Originally considered a cost saving, BYOD is quickly becoming a cost, IT resource and management framework headache. Whatever the answer is for your corporate network, the marriage of mobile device management or mobile application management combined with the underlying management of network access itself appear to be the clear leaders in solving the BYOD issue. With over 70-plus MDM/MAM vendors positioning themselves as a BYOD solution, expect to see a lot of consolidation as vendors buy up market share and technology with procurement costs slowly coming down.
Let’s look at some of the options. In general, MDM systems provide centralized visibility to the devices and users connecting to the corporate network. MDM allows IT staff to manage BYOD devices by applying policies to ensure compliance with internal policy. Un-managed, infected or jail broken mobile devices can be blocked from accessing e-mail or other corporate resources. In turn, corporate procured mobile devices removed from a predefined physical location can be wiped of sensitive data using geo-fencing if they are removed from the network as it violates a predefined policy control – for example, hospital staff using iPads to access medical records.
MAM can be considered an overlap or extension technology to MDM and handles BYOD devices and the concept of data security differently.
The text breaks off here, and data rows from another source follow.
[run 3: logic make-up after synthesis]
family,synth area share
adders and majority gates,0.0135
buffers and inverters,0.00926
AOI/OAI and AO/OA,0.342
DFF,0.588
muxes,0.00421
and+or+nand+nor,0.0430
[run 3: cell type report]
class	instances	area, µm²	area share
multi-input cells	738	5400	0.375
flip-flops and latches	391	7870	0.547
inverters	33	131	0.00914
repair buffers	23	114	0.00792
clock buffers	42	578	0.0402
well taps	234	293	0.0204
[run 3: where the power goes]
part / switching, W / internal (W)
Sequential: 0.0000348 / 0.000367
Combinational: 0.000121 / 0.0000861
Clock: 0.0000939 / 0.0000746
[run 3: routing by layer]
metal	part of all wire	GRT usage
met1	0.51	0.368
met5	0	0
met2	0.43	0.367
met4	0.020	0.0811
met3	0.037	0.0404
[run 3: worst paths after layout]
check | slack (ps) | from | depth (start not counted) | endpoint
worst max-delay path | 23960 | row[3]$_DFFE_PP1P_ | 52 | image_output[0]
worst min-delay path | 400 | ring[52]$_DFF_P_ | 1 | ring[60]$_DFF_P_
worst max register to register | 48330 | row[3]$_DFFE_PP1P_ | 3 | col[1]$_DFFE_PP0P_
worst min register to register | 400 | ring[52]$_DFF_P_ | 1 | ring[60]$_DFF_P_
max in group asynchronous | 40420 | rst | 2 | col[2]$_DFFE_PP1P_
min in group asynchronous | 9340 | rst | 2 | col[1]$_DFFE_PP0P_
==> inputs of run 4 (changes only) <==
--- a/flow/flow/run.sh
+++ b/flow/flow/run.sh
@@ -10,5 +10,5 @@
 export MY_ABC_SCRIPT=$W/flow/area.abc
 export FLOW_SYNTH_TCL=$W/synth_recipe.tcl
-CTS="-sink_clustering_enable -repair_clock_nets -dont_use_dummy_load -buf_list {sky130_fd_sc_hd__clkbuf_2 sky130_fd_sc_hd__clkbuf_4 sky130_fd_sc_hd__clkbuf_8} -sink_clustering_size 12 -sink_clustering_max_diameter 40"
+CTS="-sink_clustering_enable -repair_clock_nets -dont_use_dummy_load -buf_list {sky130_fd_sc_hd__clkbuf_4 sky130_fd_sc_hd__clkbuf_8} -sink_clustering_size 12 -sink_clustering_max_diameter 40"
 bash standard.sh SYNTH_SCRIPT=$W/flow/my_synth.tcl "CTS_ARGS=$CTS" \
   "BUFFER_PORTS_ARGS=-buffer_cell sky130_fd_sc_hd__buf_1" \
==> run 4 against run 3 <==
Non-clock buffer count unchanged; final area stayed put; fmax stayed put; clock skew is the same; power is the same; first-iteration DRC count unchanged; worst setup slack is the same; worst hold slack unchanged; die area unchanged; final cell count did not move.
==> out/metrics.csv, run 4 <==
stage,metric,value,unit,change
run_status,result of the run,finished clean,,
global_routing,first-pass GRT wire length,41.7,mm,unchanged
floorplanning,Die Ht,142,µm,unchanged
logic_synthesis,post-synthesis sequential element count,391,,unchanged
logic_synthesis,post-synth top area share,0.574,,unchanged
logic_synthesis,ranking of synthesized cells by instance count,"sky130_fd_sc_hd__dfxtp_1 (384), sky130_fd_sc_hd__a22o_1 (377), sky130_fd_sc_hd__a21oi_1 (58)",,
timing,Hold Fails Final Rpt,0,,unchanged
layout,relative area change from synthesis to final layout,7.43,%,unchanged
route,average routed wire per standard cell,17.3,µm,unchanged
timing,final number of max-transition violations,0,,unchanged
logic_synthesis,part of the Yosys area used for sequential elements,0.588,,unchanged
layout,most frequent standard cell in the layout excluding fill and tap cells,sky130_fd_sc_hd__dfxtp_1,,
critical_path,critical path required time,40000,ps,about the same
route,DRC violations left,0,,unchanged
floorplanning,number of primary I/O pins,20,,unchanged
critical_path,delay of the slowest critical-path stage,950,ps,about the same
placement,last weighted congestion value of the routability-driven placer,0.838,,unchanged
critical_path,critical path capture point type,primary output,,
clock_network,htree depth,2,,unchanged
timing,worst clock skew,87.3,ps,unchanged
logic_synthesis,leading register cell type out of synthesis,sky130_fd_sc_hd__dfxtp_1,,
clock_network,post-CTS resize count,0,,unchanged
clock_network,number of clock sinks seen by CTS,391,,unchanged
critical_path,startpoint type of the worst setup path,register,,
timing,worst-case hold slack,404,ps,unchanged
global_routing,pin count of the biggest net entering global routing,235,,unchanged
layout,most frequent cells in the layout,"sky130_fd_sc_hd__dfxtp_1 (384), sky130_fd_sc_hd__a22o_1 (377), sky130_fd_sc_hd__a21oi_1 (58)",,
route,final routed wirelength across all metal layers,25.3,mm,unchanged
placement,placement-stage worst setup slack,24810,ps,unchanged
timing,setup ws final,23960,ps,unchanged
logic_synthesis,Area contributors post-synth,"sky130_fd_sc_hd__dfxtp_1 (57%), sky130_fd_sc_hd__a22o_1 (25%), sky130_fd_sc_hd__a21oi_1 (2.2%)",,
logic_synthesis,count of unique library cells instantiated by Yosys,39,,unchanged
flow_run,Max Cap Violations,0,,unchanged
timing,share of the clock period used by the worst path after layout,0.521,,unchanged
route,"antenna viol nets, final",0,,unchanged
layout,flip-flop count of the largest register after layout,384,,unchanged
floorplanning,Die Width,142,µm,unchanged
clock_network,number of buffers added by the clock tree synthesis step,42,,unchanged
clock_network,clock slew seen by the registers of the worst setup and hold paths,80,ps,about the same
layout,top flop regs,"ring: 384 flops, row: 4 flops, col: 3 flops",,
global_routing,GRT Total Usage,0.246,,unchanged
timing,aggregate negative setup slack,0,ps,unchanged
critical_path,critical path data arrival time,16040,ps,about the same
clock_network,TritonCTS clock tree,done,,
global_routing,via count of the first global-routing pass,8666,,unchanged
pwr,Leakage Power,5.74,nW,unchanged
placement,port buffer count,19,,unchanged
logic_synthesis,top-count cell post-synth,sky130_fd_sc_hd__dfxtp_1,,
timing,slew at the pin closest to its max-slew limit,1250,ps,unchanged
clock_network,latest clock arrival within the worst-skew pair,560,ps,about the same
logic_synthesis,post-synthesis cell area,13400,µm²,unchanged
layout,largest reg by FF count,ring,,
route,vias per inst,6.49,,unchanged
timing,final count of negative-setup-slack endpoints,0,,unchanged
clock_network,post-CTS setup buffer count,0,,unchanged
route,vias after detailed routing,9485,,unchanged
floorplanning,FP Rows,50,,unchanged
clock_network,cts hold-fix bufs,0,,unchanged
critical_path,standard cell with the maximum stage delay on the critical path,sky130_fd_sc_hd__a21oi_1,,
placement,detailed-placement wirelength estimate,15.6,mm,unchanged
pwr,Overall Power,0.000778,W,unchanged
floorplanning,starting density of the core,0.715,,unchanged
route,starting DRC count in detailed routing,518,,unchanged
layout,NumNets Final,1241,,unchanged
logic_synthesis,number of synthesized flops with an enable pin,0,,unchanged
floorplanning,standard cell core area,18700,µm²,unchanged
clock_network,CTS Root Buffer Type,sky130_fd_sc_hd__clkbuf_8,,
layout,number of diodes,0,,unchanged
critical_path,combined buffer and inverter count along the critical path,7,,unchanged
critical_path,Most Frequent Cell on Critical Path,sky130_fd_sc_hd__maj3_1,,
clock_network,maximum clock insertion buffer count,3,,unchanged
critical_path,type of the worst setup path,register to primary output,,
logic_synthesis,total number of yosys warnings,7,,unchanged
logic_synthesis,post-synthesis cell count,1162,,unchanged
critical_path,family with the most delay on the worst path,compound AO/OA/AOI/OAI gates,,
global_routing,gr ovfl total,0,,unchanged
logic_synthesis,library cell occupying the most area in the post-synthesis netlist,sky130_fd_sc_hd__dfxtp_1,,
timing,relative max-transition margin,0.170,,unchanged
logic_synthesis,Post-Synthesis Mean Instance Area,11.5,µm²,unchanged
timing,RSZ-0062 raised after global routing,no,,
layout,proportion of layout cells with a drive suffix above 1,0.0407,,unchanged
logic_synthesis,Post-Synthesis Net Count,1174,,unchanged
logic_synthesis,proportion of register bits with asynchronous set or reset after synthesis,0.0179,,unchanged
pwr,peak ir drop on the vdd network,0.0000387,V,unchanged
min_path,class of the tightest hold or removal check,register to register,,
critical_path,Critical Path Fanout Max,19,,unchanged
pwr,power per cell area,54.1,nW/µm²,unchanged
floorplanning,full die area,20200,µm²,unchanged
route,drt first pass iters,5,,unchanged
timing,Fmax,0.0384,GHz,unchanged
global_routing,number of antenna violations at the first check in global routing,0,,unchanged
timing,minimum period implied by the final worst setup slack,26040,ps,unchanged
From an optimization exercise on the open Yosys and OpenROAD flow, aimed at small area, a short achievable clock period and few clock cycles per item; shortcuts taken in it are not production practice. Only simulation tests tie the RTL to the original design; equivalence was not proved. Power figures rest on the tool's default switching activity, not on a simulated workload.

==> 06-28: inputs <==
## fft
module fft(clk, rst, data_in, wr_en, data_out, next_data_rd, busy, start);
input wire clk;
input wire rst;
input wire [19:0] data_in;
input wire wr_en;
output reg [19:0] data_out;
input wire next_data_rd;
input wire start;
output reg busy;
localparam ST_WR = 2'd0, ST_BUSY = 2'd1, ST_RD = 2'd2;
localparam BC_DONE = 7'd102;
reg [1:0] state;
reg [5:0] wcnt;
reg wfull;
reg [6:0] bc;
reg [6:0] ir;
reg [6:0] rdc;
reg [19:0] xq;
reg weq;
function [2:0] rev3;
    input [2:0] v;
    rev3 = {v[0], v[1], v[2]};
endfunction
function [41:0] twb;
    input [5:0] w;
    case (w)
      6'd0: twb = {21'h040000, 21'h000000};
      6'd1: twb = {21'h040168, 21'h002c41};
      6'd2: twb = {21'h040b41, 21'h00d085};
      6'd3: twb = {21'h045240, 21'h009b89};
      6'd4: twb = {21'h045a70, 21'h016085};
      6'd5: twb = {21'h0460a8, 21'h010c6d};
      6'd6: twb = {21'h069246, 21'h071188};
      6'd7: twb = {21'h068286, 21'h06e396};
      6'd8: twb = {21'h06d240, 21'h06d240};
      6'd9: twb = {21'h06e396, 21'h068286};
      6'd10: twb = {21'h071188, 21'h069246};
      6'd11: twb = {21'h010c6d, 21'h0460a8};
      6'd12: twb = {21'h016085, 21'h045a70};
      6'd13: twb = {21'h009b89, 21'h045240};
  ...
==> flow/config.mk <==
export PLATFORM = sky130hd
export DESIGN_NAME = fft
export DESIGN_NICKNAME = fft
export VERILOG_FILES = /design/flow/design.v
export SDC_FILE = /design/flow/constraint.sdc
export NUM_CORES = 8
export LEC_CHECK = 0
export CAP_MARGIN = 20
export CORE_AREA = 5 5 515 515
export CTS_CLUSTER_DIAMETER = 90
export CTS_CLUSTER_SIZE = 24
export DIE_AREA = 0 0 520 520
export PLACE_DENSITY = 0.72
export SLEW_MARGIN = 20
==> flow/constraint.sdc <==
create_clock -name core_clock -period 22.0 [get_ports {clk}]
set_input_delay 4.4000 -clock core_clock [delete_from_list [all_inputs] [get_ports {clk}]]
set_output_delay 4.4000 -clock core_clock [all_outputs]
set_load 0.01 [all_outputs]
standard.sh (not shown) runs the stock make flow with config.mk's settings and CLKGATE_MAP_FILE= SYNTH_SCRIPT=/design/flow/synth_recipe.tcl, a recipe that flattens the netlist after the stock synthesis.
==> flow/flow/run.sh <==
#!/bin/bash
# Layout flow: the standard ORFS flow (standard.sh, all steps, with the
# settings of config.mk), except that the timing repairs (after floorplan,
# clock tree synthesis and global routing) aim for 16 ns of setup slack at
# the 22 ns clock instead of 0, so that they also speed up paths that already
# meet it.  The clock, constraints, synthesis and everything else are the
# standard flow's.  The whole output of the flow goes to flow.log; ORFS keeps
# the log of each of its steps under orfs/logs.
set -euo pipefail
export SETUP_SLACK_MARGIN=16
bash standard.sh > flow.log 2>&1
==> inputs of 09-18, as changes to 06-28 <==
--- a/flow/design.v
+++ b/flow/design.v
@@ -205,25 +205,39 @@
                 if (en[gb]) r <= Dn[gb*8+gp];
         end
     end
 endgenerate
 wire wr_go = (state == ST_WR) & weq & ~wfull;
 wire [2:0] wb = wcnt[5:3];
-wire w67 = wb[2] & wb[1];
-wire [19:0] hX = RE(Q[0]);           
-wire [19:0] hG = RE(Q[16]);          
-wire [19:0] hE = RE(Q[48]);          
-wire [19:0] wp = hX + xq;
-wire [19:0] wq = hX - xq;
+wire [19:0] hH = (wb[1:0] == 2'd0) ? RE(Q[0]) : (wb[1:0] == 2'd1) ? RE(Q[8]) :
+                 (wb[1:0] == 2'd2) ? RE(Q[16]) : RE(Q[24]);
+wire [19:0] wp = hH + xq;
+wire [19:0] wq = hH - xq;
+wire [19:0] hG = wb[0] ? RE(Q[8]) : RE(Q[0]);
+wire [19:0] hE = wb[0] ? RE(Q[40]) : RE(Q[32]);
 wire [19:0] wGp = hG + wp;
 wire [19:0] wGm = hG - wp;
 wire [19:0] wnq = -wq;
-wire [39:0] Xin = {(wb[2] ? (wb[1] ? wGm : wp) : xq), 20'd0};
-wire [39:0] Yin = wb[1] ? {hE, wq} : {wq, 20'd0};
-wire [39:0] X15 = {wGp, 20'd0};
-wire [39:0] Y15 = {hE, wnq};
+wire [7:0] wsel;
+wire [39:0] wval [0:7];
+assign wsel[0] = (wb == 3'd0) | (wb == 3'd4) | (wb == 3'd6);
+assign wsel[1] = (wb == 3'd1) | (wb == 3'd5) | (wb == 3'd7);
+assign wsel[2] = (wb == 3'd2) | (wb == 3'd6);
+assign wsel[3] = (wb == 3'd3) | (wb == 3'd7);
+assign wsel[4] = (wb == 3'd4) | (wb == 3'd6);
+assign wsel[5] = (wb == 3'd5) | (wb == 3'd7);
+assign wsel[6] = (wb == 3'd6);
+assign wsel[7] = (wb == 3'd7);
+assign wval[0] = {(wb[2] ? (wb[1] ? wGp : wp) : xq), 20'd0};
+assign wval[1] = {(wb[2] ? (wb[1] ? wGp : wp) : xq), 20'd0};
+assign wval[2] = {(wb[2] ? wGm : xq), 20'd0};
+assign wval[3] = {(wb[2] ? wGm : xq), 20'd0};
+assign wval[4] = wb[1] ? {hE, wnq} : {wq, 20'd0};
+assign wval[5] = wb[1] ? {hE, wnq} : {wq, 20'd0};
+assign wval[6] = {hE, wq};
+assign wval[7] = {hE, wq};
 reg rdq;
 wire rd_st = (state == ST_RD);
 wire rd_go = rd_st & next_data_rd;
 wire iss = cwb[CW_PRE] | (rd_st & rdq);
 wire imode = rd_st | cwb[CW_PRE];
 wire adv = busy_st | (rd_st & rdq);
@@ -303,27 +317,23 @@
 wire [39:0] Yout = cwb[CW_PY] ? bf : Q[32];
 wire [2:0] istep = (ir[4:3] == 2'd1) ? 3'd6 : (ir[4:3] == 2'd3) ? 3'd2 : 3'd4;
 genvar gl;
 generate
     for (gl = 0; gl < 8; gl = gl + 1) begin : lctl
         reg [2:0] rot;
-        wire wrst = (state == ST_WR);
-        wire flat = wrst | (busy_st & ((gl < 4) ? cw[CW_XFLAT] : cw[CW_YFLAT]));
+        wire flat = busy_st & ((gl < 4) ? cw[CW_XFLAT] : cw[CW_YFLAT]);
         wire frot = busy_st & ((gl < 4) ? cw[CW_XROT] : cw[CW_YROT]);
-        wire wsh = (gl < 4) ? wr_go : (wr_go & wcnt[5]);
-        assign en[gl] = wsh | frot | (~wrst & (rot != 3'd0));
+        assign en[gl] = wr_go | frot | ((state != ST_WR) & (rot != 3'd0));
         wire [39:0] own = Q[gl*8];
-        wire [39:0] nxt = (gl == 3) ? (wrst ? Xin : Xout) :
-                          (gl == 7) ? (wrst ? Yin : Yout) :
-                          (gl == 1) ? ((wrst & w67) ? X15 : Q[16]) :
-                          (gl == 5) ? ((wrst & w67) ? Y15 : Q[48]) :
-                          (gl == 0) ? ((busy_st & cwb[CW_PXT]) ? trg : Q[8]) :
-                          (gl == 4) ? ((busy_st & cwb[CW_WBY7]) ? bg : Q[40]) : Q[gl*8+8];
-        assign tin[gl] = flat ? nxt : own;
+        wire [39:0] nxt = (gl == 3) ? Xout : (gl == 7) ? Yout :
+                          (gl == 0 && 1) ? (cwb[CW_PXT] ? trg : Q[8]) :
+                          (gl == 4 && 1) ? (cwb[CW_WBY7] ? bg : Q[40]) : Q[gl*8+8];
+        assign tin[gl] = (state == ST_WR) ? (wsel[gl] ? wval[gl] : own) :
+                         flat ? nxt : own;
         always @(posedge clk) begin
-            if (wrst)
+            if (state == ST_WR)
                 rot <= 3'd0;
             else if (iss && ib == gl)
                 rot <= istep;
             else if (rot != 3'd0)
                 rot <= rot - 3'd1;
         end
CORE_AREA = 5 5 555 555   (was 5 5 515 515)
CTS_CLUSTER_DIAMETER = unset   (was 90)
CTS_CLUSTER_SIZE = unset   (was 24)
DIE_AREA = 0 0 560 560   (was 0 0 520 520)
PLACE_DENSITY = 0.65   (was 0.72)
==> inputs of 07-16, as changes to 06-28 <==
--- a/flow/design.v
+++ b/flow/design.v
@@ -205,25 +205,39 @@
                 if (en[gb]) r <= Dn[gb*8+gp];
         end
     end
 endgenerate
 wire wr_go = (state == ST_WR) & weq & ~wfull;
 wire [2:0] wb = wcnt[5:3];
-wire w67 = wb[2] & wb[1];
-wire [19:0] hX = RE(Q[0]);           
-wire [19:0] hG = RE(Q[16]);          
-wire [19:0] hE = RE(Q[48]);          
-wire [19:0] wp = hX + xq;
-wire [19:0] wq = hX - xq;
+wire [19:0] hH = (wb[1:0] == 2'd0) ? RE(Q[0]) : (wb[1:0] == 2'd1) ? RE(Q[8]) :
+                 (wb[1:0] == 2'd2) ? RE(Q[16]) : RE(Q[24]);
+wire [19:0] wp = hH + xq;
+wire [19:0] wq = hH - xq;
+wire [19:0] hG = wb[0] ? RE(Q[8]) : RE(Q[0]);
+wire [19:0] hE = wb[0] ? RE(Q[40]) : RE(Q[32]);
 wire [19:0] wGp = hG + wp;
 wire [19:0] wGm = hG - wp;
 wire [19:0] wnq = -wq;
-wire [39:0] Xin = {(wb[2] ? (wb[1] ? wGm : wp) : xq), 20'd0};
-wire [39:0] Yin = wb[1] ? {hE, wq} : {wq, 20'd0};
-wire [39:0] X15 = {wGp, 20'd0};
-wire [39:0] Y15 = {hE, wnq};
+wire [7:0] wsel;
+wire [39:0] wval [0:7];
+assign wsel[0] = (wb == 3'd0) | (wb == 3'd4) | (wb == 3'd6);
+assign wsel[1] = (wb == 3'd1) | (wb == 3'd5) | (wb == 3'd7);
+assign wsel[2] = (wb == 3'd2) | (wb == 3'd6);
+assign wsel[3] = (wb == 3'd3) | (wb == 3'd7);
+assign wsel[4] = (wb == 3'd4) | (wb == 3'd6);
+assign wsel[5] = (wb == 3'd5) | (wb == 3'd7);
+assign wsel[6] = (wb == 3'd6);
+assign wsel[7] = (wb == 3'd7);
+assign wval[0] = {(wb[2] ? (wb[1] ? wGp : wp) : xq), 20'd0};
+assign wval[1] = {(wb[2] ? (wb[1] ? wGp : wp) : xq), 20'd0};
+assign wval[2] = {(wb[2] ? wGm : xq), 20'd0};
+assign wval[3] = {(wb[2] ? wGm : xq), 20'd0};
+assign wval[4] = wb[1] ? {hE, wnq} : {wq, 20'd0};
+assign wval[5] = wb[1] ? {hE, wnq} : {wq, 20'd0};
+assign wval[6] = {hE, wq};
+assign wval[7] = {hE, wq};
 reg rdq;
 wire rd_st = (state == ST_RD);
 wire rd_go = rd_st & next_data_rd;
 wire iss = cwb[CW_PRE] | (rd_st & rdq);
 wire imode = rd_st | cwb[CW_PRE];
 wire adv = busy_st | (rd_st & rdq);
@@ -303,27 +317,23 @@
 wire [39:0] Yout = cwb[CW_PY] ? bf : Q[32];
 wire [2:0] istep = (ir[4:3] == 2'd1) ? 3'd6 : (ir[4:3] == 2'd3) ? 3'd2 : 3'd4;
 genvar gl;
 generate
     for (gl = 0; gl < 8; gl = gl + 1) begin : lctl
         reg [2:0] rot;
-        wire wrst = (state == ST_WR);
-        wire flat = wrst | (busy_st & ((gl < 4) ? cw[CW_XFLAT] : cw[CW_YFLAT]));
+        wire flat = busy_st & ((gl < 4) ? cw[CW_XFLAT] : cw[CW_YFLAT]);
         wire frot = busy_st & ((gl < 4) ? cw[CW_XROT] : cw[CW_YROT]);
-        wire wsh = (gl < 4) ? wr_go : (wr_go & wcnt[5]);
-        assign en[gl] = wsh | frot | (~wrst & (rot != 3'd0));
+        assign en[gl] = wr_go | frot | ((state != ST_WR) & (rot != 3'd0));
         wire [39:0] own = Q[gl*8];
-        wire [39:0] nxt = (gl == 3) ? (wrst ? Xin : Xout) :
-                          (gl == 7) ? (wrst ? Yin : Yout) :
-                          (gl == 1) ? ((wrst & w67) ? X15 : Q[16]) :
-                          (gl == 5) ? ((wrst & w67) ? Y15 : Q[48]) :
-                          (gl == 0) ? ((busy_st & cwb[CW_PXT]) ? trg : Q[8]) :
-                          (gl == 4) ? ((busy_st & cwb[CW_WBY7]) ? bg : Q[40]) : Q[gl*8+8];
-        assign tin[gl] = flat ? nxt : own;
+        wire [39:0] nxt = (gl == 3) ? Xout : (gl == 7) ? Yout :
+                          (gl == 0 && 1) ? (cwb[CW_PXT] ? trg : Q[8]) :
+                          (gl == 4 && 1) ? (cwb[CW_WBY7] ? bg : Q[40]) : Q[gl*8+8];
+        assign tin[gl] = (state == ST_WR) ? (wsel[gl] ? wval[gl] : own) :
+                         flat ? nxt : own;
         always @(posedge clk) begin
-            if (wrst)
+            if (state == ST_WR)
                 rot <= 3'd0;
             else if (iss && ib == gl)
                 rot <= istep;
             else if (rot != 3'd0)
                 rot <= rot - 3'd1;
         end
==> comparison table <==
item                                                                                      07-16                    09-18                          06-28
Result of the run                                                       complete, no violations  complete, no violations       finished with violations
Violated checks                                                                               -                        -  capacitance limit, slew limit
Crit path buf inv count                                                                       1                        2                              1
Worst hold slack                                                                         406 ps                   391 ps                         377 ps
Post-synthesis share of cell area spent on and, or, nand and nor gates                   0.0541                   0.0541                         0.0564
Startpoint of the lowest-slack register-to-register path                                wcnt[3]                  wcnt[4]                         ga[29]
Internal power component                                                                12.0 mW                  13.7 mW                        15.0 mW
Detailed Route WL                                                                     487000 um                511000 um                      452000 um
Synthesized netlist cell count                                                            11044                    11044                          10837
Fraction of layout cells with a size suffix above 1                                      0.0856                    0.108                         0.0781
Sequential cell area fraction in the yosys report                                         0.599                    0.599                          0.607
Post-route clock skew                                                                   40.4 ps                  48.1 ps                        45.4 ps
Path length in cells of the critical path                                                     1                        7                              1
Reg2Reg Capture Point                                                      lane[2].pos[7].r[39]     lane[2].pos[7].r[39]                             z4
Sequential cell area                                                                  88200 um2                88200 um2                      88100 um2
Met3 Routed Length                                                                     70400 um                 67300 um                       67200 um
Clk network pwr share                                                                     0.156                    0.229                          0.120
Register fraction of the total cell area                                                  0.562                    0.540                          0.571
Clock insertion delay at the later pin of the skew report                                880 ps                   940 ps                         920 ps
Number of diodes added for antenna fixing                                                    11                       27                             19
Placeable Area                                                                       259000 um2               302000 um2                     259000 um2
Count of H-tree levels built during CTS                                                       4                        5                              4
Testbench counts of 06-28, summed over its fixed seeds: cycles 18,944, frames 64.
Testbench counts of 09-18, summed over its fixed seeds: cycles 18,944, frames 64.
Testbench counts of 07-16, summed over its fixed seeds: cycles 18,944, frames 64.

what the ideal ports hide:
Ports are ideal in the flow. The routed layouts listed here were re-timed in OpenROAD.
Step 1 (the two cells are an assumption about what drives the block):
set clk [get_ports {clk}]
set_driving_cell -lib_cell sky130_fd_sc_hd__clkbuf_16 $clk
set_driving_cell -lib_cell sky130_fd_sc_hd__buf_2 [delete_from_list [all_inputs] $clk]
Step 2 also shifts input and output timing later by t, the mid clock arrival at the registers, as if the neighbouring blocks saw the same clock.
a / b / c = ideal ports / drivers / drivers and shift; a / b = the first two.
| run | shift t [ns] | slack for setup (ns) | hold WS [ns] | pins driven straight from the clock port |
|---|---|---|---|---|
| 06-28 | 0.986 | 16.079 / 15.992 / 15.530 | 0.377 / 0.377 / 0.377 | 1 |
| 09-18 | 1.014 | 16.044 / 15.976 / 15.102 | 0.391 / 0.391 / 0.391 | 1 |
| 07-16 | 0.959 | 16.065 / 15.969 / 15.371 | 0.406 / 0.406 / 0.406 | 1 |
For 09-18, which loses most, drivers alone change the setup slack by -0.068 ns; drivers and shift together by -0.942 ns.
When an employee brings a personal device into the enterprise, MAM enables the corporate IT staff to provision the device, download approved corporate applications and control access to back-end data sources. If the device is lost or stolen, or if the employee leaves the company, IT staff can remotely remove any confidential applications or data. Ultimately, implementing a MAM solution depends upon the organization and how many mobile-enabled applications they feel are needed to best serve the workforce.
The perpetrator of an IT breach or compromise from the wireless network isn’t necessarily the physical owner of the BYOD device, but it can invariably be the source. While MDM and MAM can be used in conjunction with each other to provide an effective BYOD solution, neither of the solutions address the primary source of security compromise, unfettered network access between the wireless and the wired corporate network. The use of BYOD mobile devices in insecure public networks such as municipal Wi-Fi networks and wireless hotspots can expose these devices to various kinds of worms, viruses and other malicious code. When these devices re-enter the enterprise network environment, the lack of any security access control can leave the corporate network and associated resources open to propagation of malicious code and attack.
Networks continue to increase in complexity and “who” has access to “what” is perhaps the biggest challenge of all and wireless access compounds that problem significantly. Almost 95% of all security breaches are a result of mis-configurations in the devices granting access to the network, such as firewalls, routers, load balancers and mobile device controllers. Managing the access between the wired and wireless networks to enforce exactly what access is allowed to BYOD devices has to be the first step in any wireless initiative – before any thought of managing the mobile device can be considered. Once access has been defined, an ongoing monitoring program needs to be in place to identify violations that would allow unauthorized mobile devices to access wired corporate resources on a regular basis.
From cross-platform malware that infect everything in the network to confidential corporate e-mails and attached files, organizations need to get a grip on their ballooning BYOD security challenges to reduce the overall attack surface and the incidence of network and corporate compromise. That “grip” is never going to be 100% on the BYOD device. That “grip” has to be on something the organization owns and has complete control of … network access.